-- Opening Marker --
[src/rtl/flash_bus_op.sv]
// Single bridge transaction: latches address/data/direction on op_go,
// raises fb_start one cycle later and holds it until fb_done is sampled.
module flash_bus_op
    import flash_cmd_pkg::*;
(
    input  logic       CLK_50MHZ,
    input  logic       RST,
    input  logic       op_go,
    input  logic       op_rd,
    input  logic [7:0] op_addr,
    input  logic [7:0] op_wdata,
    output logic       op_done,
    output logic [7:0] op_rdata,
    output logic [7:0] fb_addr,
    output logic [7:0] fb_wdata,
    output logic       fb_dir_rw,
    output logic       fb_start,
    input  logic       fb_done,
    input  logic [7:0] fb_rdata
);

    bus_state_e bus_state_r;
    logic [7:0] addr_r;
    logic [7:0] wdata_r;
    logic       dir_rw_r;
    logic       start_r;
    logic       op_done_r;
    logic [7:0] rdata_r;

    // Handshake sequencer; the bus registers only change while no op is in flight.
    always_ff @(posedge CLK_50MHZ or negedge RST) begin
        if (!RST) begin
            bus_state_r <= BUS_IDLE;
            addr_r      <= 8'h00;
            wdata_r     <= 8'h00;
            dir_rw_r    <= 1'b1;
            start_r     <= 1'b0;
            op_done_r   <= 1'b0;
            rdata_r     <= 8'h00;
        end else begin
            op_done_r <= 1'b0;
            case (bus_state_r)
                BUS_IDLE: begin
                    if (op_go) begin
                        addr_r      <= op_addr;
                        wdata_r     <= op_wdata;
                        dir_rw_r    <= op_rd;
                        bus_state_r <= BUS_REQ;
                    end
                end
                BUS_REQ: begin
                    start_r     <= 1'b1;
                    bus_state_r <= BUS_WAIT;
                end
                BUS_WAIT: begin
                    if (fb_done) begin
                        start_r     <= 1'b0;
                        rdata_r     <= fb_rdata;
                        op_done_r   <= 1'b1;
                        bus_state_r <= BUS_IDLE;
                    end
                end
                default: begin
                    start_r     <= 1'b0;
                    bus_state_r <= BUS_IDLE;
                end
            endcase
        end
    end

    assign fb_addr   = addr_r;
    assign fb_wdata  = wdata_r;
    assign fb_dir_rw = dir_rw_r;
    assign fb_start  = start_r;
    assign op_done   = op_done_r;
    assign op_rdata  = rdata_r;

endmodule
-- Closing Marker --
-- Opening Marker --
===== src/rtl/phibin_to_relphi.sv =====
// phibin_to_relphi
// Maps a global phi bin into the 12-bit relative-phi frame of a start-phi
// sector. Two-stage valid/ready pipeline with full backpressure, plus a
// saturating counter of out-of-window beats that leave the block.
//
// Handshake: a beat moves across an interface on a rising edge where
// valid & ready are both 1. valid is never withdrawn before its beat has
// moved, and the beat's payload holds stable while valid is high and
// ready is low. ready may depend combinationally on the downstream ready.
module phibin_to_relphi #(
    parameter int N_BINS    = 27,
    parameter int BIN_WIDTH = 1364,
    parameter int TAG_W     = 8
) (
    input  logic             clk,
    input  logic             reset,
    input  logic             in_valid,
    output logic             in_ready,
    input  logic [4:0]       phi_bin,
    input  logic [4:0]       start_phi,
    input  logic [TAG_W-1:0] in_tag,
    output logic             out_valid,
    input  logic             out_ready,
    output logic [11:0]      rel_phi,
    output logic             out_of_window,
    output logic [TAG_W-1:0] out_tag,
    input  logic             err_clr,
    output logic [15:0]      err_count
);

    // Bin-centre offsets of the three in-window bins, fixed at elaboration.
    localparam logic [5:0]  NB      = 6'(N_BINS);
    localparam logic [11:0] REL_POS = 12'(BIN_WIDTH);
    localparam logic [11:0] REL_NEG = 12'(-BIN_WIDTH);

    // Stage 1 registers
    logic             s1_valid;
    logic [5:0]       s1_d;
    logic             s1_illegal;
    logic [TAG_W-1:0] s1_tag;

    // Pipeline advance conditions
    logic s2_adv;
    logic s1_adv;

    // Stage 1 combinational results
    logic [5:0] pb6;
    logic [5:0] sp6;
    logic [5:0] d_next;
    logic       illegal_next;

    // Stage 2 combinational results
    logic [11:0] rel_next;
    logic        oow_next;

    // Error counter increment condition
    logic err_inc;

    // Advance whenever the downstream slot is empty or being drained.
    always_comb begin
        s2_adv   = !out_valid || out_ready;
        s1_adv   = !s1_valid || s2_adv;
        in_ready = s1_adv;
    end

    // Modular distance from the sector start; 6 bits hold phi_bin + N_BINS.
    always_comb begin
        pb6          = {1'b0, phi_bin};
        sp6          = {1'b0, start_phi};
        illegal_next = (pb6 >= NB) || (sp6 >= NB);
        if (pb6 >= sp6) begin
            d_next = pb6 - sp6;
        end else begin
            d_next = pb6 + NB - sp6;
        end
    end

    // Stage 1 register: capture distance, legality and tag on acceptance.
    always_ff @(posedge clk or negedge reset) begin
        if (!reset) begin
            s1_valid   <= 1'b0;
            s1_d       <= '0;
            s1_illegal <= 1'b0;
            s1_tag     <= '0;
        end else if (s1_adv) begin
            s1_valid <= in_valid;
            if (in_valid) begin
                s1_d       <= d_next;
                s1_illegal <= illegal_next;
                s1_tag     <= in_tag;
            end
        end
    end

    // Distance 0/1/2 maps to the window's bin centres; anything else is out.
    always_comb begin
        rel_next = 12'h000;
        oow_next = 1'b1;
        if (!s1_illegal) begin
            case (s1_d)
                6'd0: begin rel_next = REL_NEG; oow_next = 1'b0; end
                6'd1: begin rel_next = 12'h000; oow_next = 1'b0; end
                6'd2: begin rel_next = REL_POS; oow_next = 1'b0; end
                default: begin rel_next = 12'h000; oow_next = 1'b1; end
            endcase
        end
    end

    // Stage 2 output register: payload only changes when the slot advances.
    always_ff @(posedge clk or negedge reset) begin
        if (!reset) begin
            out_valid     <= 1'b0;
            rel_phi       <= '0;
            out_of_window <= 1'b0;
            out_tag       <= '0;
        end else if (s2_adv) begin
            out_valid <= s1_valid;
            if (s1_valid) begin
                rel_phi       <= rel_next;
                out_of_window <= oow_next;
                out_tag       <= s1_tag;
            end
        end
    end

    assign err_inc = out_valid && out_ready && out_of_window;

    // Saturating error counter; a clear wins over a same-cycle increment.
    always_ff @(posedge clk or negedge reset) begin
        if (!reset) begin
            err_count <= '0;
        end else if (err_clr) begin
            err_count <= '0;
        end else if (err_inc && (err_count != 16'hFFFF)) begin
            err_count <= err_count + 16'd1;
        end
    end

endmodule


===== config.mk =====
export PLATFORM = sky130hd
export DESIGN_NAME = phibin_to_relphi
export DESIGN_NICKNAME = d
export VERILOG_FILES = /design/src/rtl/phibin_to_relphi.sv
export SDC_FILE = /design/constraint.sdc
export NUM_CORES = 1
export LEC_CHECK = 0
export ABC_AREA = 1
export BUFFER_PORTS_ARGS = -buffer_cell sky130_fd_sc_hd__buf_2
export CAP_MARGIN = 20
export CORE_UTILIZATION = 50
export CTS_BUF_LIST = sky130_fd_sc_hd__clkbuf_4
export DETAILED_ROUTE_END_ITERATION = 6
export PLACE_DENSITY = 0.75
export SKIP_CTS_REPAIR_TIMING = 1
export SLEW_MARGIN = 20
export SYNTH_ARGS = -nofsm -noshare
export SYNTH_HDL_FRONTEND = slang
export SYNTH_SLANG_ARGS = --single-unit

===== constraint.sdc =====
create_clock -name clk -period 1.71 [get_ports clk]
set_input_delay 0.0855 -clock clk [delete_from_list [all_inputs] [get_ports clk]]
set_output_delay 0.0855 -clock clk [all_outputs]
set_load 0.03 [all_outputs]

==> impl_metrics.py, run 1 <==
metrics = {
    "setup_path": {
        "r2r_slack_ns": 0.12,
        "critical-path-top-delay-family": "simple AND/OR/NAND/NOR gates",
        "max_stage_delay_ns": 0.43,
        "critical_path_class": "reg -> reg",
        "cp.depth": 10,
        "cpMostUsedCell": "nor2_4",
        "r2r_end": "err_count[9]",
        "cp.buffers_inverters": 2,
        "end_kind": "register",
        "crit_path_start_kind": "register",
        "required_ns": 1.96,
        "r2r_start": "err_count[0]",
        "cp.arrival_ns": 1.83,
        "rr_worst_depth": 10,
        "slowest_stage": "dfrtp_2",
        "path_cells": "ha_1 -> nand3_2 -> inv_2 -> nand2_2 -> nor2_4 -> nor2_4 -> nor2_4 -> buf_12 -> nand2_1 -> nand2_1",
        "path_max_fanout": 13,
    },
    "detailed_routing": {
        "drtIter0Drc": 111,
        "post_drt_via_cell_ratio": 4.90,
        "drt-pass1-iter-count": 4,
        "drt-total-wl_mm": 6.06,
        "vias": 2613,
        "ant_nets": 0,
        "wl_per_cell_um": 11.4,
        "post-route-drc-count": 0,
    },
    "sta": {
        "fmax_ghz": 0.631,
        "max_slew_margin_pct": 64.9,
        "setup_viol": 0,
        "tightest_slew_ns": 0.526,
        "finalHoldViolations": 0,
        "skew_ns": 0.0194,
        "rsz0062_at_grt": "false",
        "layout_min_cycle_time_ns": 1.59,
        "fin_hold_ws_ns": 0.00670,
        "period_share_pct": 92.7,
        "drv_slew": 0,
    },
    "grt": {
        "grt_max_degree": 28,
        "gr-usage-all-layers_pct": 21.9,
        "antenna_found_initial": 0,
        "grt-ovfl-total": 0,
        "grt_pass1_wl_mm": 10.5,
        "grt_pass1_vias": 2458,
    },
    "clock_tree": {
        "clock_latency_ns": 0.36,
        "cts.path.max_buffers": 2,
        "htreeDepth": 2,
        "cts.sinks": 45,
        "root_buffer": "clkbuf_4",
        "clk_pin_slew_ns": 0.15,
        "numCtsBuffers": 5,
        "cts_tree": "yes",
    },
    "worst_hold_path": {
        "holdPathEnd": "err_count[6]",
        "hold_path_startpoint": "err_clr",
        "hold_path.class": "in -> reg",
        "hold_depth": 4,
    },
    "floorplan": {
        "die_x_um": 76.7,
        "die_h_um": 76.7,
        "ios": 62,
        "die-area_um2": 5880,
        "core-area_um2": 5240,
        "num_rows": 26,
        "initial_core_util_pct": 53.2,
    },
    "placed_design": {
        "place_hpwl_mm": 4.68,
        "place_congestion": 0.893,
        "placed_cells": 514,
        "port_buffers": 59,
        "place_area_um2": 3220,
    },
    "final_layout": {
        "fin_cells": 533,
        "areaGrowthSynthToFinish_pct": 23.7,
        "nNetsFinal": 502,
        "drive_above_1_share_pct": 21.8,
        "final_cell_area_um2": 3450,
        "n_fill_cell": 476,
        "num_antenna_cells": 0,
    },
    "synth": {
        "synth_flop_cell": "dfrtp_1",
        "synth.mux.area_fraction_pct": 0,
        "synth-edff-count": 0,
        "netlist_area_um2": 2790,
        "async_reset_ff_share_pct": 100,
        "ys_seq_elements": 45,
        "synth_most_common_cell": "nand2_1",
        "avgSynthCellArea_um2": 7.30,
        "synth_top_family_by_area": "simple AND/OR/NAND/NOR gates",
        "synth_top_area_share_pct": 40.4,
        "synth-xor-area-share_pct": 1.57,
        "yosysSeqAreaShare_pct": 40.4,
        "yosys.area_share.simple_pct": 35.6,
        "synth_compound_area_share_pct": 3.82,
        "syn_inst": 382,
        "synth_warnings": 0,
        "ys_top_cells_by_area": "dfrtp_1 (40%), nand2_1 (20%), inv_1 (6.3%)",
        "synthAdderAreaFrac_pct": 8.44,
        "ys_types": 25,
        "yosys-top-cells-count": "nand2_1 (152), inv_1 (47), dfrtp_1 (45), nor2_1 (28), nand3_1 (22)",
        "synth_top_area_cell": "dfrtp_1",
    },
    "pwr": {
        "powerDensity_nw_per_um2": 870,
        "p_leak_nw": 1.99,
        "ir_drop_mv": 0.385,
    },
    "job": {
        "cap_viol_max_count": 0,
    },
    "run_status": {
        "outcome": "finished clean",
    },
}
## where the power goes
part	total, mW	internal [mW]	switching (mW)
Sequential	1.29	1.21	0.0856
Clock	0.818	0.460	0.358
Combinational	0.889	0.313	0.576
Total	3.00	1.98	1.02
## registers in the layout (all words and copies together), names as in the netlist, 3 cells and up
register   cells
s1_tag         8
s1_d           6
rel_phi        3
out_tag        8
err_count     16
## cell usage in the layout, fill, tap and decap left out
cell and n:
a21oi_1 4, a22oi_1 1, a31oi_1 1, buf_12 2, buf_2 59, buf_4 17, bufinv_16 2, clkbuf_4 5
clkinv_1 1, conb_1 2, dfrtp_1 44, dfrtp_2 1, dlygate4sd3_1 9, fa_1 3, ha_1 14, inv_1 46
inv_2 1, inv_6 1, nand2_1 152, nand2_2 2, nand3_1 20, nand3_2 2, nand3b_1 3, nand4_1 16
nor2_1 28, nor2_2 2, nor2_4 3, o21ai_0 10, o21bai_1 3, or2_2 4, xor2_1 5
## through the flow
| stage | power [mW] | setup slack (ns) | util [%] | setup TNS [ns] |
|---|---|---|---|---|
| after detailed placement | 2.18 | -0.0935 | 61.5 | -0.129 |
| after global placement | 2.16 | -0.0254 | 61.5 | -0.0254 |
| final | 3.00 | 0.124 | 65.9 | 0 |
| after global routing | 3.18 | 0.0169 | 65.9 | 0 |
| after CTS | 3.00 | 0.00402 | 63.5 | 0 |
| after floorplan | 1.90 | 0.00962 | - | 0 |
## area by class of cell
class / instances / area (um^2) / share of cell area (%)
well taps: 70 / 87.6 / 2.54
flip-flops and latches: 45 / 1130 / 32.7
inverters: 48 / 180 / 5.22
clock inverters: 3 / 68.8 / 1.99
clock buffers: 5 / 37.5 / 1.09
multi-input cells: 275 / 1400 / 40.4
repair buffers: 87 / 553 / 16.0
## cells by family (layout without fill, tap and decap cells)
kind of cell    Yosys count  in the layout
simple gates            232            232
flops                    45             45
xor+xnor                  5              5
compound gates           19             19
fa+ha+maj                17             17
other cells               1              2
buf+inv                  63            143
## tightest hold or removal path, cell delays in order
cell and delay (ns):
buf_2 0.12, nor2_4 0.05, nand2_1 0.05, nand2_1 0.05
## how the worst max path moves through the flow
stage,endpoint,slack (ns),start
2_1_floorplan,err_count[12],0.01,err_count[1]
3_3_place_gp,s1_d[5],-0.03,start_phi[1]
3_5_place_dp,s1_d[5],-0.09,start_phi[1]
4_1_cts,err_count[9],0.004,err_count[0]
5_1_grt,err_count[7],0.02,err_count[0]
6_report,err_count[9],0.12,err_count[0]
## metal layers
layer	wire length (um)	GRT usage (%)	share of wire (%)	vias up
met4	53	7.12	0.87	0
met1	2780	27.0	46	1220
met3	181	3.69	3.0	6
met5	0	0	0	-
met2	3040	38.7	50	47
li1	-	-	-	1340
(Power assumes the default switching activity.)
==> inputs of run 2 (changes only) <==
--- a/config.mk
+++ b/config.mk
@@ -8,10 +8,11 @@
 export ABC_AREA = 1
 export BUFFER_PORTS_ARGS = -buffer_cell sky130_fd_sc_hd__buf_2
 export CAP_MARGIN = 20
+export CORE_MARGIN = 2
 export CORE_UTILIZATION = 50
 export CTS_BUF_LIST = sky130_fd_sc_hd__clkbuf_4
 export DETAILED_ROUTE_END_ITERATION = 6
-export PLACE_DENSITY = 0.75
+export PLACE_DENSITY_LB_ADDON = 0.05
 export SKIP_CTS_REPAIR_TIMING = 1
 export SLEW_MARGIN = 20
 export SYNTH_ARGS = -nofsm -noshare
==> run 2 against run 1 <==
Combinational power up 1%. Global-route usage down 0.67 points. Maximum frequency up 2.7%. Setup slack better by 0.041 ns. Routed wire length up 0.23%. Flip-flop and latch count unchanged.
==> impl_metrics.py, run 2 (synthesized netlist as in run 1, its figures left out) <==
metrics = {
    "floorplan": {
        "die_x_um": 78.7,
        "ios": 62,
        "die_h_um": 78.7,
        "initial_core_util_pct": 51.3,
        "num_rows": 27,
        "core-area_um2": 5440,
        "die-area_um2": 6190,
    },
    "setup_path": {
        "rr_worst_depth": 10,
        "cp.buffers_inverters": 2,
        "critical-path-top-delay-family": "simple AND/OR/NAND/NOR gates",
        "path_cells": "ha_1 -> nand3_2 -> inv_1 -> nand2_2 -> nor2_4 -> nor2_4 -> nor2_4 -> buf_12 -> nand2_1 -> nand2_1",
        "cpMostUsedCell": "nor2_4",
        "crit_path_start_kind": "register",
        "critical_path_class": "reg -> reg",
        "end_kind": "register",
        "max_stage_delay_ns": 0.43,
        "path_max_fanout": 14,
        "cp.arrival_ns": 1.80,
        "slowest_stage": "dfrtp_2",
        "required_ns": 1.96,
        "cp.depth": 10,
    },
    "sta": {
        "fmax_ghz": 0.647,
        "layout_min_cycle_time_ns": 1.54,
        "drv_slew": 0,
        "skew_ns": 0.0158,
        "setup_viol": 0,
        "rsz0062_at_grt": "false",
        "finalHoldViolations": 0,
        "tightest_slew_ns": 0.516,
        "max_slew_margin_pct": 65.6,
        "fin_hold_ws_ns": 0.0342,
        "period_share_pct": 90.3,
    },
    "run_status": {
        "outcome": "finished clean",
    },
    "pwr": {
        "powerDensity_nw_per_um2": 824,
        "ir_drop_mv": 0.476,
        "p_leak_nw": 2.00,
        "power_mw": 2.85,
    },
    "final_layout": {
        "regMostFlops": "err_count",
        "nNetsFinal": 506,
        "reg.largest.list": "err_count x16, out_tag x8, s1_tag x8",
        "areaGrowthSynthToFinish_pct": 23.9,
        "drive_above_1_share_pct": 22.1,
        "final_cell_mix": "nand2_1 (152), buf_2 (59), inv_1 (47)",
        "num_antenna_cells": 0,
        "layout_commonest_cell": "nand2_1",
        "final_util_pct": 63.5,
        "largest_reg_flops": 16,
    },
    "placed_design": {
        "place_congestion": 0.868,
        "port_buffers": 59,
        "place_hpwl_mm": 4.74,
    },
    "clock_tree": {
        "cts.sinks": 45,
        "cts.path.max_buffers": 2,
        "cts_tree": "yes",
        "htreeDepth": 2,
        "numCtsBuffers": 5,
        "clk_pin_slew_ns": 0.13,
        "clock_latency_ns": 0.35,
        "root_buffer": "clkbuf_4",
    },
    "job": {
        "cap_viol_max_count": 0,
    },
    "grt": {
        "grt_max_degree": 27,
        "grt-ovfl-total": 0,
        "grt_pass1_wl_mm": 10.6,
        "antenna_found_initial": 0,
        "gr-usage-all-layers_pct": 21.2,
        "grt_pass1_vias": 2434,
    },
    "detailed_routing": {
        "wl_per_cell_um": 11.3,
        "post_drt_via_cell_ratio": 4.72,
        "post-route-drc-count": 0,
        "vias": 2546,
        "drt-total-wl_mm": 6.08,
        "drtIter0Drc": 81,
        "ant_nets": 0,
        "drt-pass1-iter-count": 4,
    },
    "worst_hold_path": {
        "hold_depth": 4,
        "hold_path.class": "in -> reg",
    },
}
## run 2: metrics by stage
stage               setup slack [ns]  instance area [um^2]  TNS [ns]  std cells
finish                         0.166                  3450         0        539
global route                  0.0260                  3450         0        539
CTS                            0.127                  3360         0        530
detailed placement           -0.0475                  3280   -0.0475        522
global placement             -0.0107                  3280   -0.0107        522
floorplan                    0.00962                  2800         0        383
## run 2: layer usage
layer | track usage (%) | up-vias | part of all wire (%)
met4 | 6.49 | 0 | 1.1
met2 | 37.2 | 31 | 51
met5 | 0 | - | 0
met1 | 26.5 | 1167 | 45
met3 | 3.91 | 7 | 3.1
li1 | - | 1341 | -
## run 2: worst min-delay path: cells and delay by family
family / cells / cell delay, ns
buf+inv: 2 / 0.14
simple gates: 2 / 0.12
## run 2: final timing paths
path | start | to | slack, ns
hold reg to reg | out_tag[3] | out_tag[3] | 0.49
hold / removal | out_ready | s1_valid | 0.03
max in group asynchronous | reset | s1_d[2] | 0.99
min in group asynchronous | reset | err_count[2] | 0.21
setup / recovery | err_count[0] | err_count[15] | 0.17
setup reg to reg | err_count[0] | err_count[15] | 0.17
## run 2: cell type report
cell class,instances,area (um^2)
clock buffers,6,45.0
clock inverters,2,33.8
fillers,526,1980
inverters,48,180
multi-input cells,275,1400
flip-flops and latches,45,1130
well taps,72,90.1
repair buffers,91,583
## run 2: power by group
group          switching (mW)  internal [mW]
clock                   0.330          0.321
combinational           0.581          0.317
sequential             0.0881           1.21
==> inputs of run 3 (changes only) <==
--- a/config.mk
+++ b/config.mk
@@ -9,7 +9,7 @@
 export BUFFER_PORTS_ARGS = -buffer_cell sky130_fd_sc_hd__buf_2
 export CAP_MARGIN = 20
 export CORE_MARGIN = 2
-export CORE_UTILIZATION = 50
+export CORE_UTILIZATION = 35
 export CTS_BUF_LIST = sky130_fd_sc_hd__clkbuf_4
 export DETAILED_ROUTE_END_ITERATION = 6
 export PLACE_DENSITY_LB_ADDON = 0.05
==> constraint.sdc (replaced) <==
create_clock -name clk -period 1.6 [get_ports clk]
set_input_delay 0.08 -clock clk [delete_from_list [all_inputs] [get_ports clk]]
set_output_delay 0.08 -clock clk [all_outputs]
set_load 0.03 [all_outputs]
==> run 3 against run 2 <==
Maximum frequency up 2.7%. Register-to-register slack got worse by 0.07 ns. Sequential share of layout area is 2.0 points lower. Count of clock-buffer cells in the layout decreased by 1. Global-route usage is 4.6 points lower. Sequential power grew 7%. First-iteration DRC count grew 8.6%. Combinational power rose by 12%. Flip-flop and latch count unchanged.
-- Closing Marker --
Exercise prompt
What lines above contain the string "results"? Copy all of them.

Your response
    // Stage 1 combinational results
    // Stage 2 combinational results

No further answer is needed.